▶ _About this exercise_:
Go through the records and count every line that holds "prescalers". Only the number belongs in the reply.

▶ _Data provided_:
....

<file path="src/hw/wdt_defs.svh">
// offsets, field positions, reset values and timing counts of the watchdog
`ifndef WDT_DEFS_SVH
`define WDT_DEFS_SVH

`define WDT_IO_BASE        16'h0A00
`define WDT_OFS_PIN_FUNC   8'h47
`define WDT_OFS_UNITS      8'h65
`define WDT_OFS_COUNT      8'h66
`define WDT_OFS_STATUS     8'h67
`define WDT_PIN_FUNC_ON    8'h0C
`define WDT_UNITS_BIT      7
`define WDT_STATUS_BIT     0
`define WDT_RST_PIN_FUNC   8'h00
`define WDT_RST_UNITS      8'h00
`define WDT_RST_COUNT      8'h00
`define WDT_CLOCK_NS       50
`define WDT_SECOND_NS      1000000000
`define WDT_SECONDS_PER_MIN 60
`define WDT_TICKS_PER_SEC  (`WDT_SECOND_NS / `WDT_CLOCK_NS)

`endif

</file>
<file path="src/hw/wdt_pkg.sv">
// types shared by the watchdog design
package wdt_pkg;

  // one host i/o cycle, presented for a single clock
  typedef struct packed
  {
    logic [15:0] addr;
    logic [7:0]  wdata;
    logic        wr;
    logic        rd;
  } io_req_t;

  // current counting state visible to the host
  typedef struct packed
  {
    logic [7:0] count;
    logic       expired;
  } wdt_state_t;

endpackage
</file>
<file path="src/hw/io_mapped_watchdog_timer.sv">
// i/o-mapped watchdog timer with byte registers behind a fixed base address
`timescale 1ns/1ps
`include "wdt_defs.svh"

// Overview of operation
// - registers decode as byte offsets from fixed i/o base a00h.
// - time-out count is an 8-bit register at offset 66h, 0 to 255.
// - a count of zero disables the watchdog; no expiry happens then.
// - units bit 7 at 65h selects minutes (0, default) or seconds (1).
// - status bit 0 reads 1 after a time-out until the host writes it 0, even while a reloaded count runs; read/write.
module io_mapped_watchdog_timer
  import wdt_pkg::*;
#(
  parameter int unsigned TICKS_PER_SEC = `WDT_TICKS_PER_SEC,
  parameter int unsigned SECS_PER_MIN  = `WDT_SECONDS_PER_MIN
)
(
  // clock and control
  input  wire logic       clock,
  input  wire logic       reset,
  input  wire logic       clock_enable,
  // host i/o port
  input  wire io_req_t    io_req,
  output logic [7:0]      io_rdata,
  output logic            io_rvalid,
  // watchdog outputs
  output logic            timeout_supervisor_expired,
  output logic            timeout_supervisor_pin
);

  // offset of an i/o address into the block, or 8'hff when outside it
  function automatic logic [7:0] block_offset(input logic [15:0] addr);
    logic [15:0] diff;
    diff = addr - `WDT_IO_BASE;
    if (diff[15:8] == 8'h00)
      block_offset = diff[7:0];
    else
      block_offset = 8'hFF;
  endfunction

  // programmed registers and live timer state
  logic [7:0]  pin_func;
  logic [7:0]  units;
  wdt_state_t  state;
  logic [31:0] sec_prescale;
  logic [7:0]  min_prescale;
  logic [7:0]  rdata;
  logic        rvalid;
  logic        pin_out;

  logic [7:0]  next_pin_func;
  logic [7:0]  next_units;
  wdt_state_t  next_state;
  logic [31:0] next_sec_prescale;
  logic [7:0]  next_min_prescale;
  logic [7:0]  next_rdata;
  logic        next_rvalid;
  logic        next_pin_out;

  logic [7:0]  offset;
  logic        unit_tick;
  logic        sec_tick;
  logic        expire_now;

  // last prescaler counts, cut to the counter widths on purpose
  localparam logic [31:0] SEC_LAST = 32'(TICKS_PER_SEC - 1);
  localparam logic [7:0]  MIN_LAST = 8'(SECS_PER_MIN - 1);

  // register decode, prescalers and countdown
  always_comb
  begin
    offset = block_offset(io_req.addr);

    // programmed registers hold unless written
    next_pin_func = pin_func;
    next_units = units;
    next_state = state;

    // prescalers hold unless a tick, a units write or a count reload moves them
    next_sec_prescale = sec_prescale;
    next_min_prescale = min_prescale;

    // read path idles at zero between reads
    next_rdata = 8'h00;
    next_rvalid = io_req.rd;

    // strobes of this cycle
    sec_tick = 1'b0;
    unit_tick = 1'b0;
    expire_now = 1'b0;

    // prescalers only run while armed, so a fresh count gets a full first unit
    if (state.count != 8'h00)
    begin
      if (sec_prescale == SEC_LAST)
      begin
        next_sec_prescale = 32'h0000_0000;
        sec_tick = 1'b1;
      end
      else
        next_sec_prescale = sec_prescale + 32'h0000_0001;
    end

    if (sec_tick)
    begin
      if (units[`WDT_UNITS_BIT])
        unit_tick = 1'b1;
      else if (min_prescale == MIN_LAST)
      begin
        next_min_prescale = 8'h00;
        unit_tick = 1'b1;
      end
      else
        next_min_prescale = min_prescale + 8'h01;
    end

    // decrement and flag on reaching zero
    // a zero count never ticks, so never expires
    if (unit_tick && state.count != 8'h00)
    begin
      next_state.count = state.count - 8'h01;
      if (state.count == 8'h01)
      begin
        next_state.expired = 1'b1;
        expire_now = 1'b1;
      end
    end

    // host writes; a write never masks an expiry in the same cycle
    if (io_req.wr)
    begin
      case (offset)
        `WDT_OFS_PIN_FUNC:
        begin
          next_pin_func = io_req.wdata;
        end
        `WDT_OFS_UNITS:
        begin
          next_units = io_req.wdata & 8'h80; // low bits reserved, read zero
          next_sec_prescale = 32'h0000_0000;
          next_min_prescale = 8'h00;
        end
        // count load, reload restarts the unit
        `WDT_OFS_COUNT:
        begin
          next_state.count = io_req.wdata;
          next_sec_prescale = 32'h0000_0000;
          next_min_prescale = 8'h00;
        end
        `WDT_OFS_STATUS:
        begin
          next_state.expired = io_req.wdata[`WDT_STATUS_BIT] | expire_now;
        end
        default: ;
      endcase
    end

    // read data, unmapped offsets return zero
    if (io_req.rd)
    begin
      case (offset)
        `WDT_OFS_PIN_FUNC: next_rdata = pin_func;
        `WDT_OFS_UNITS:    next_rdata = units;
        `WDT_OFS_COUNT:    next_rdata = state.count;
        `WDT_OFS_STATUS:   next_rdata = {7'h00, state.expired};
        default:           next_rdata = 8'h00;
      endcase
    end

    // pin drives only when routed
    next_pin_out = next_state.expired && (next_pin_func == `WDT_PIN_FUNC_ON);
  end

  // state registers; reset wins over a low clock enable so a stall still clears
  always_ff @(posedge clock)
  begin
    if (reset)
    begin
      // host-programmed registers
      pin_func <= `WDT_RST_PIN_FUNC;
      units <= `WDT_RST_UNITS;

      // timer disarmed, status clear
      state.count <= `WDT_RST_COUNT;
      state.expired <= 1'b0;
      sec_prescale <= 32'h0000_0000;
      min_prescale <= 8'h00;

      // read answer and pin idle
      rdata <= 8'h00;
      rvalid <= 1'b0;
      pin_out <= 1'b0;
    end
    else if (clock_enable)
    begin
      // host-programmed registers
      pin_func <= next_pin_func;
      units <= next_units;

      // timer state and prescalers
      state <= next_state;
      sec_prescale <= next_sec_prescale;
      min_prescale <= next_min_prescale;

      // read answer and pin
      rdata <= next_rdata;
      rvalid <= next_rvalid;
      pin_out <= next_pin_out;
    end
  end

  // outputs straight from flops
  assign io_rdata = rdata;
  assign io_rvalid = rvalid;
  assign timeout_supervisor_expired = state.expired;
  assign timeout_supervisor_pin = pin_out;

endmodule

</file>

....

▶ _Exercise output_:
4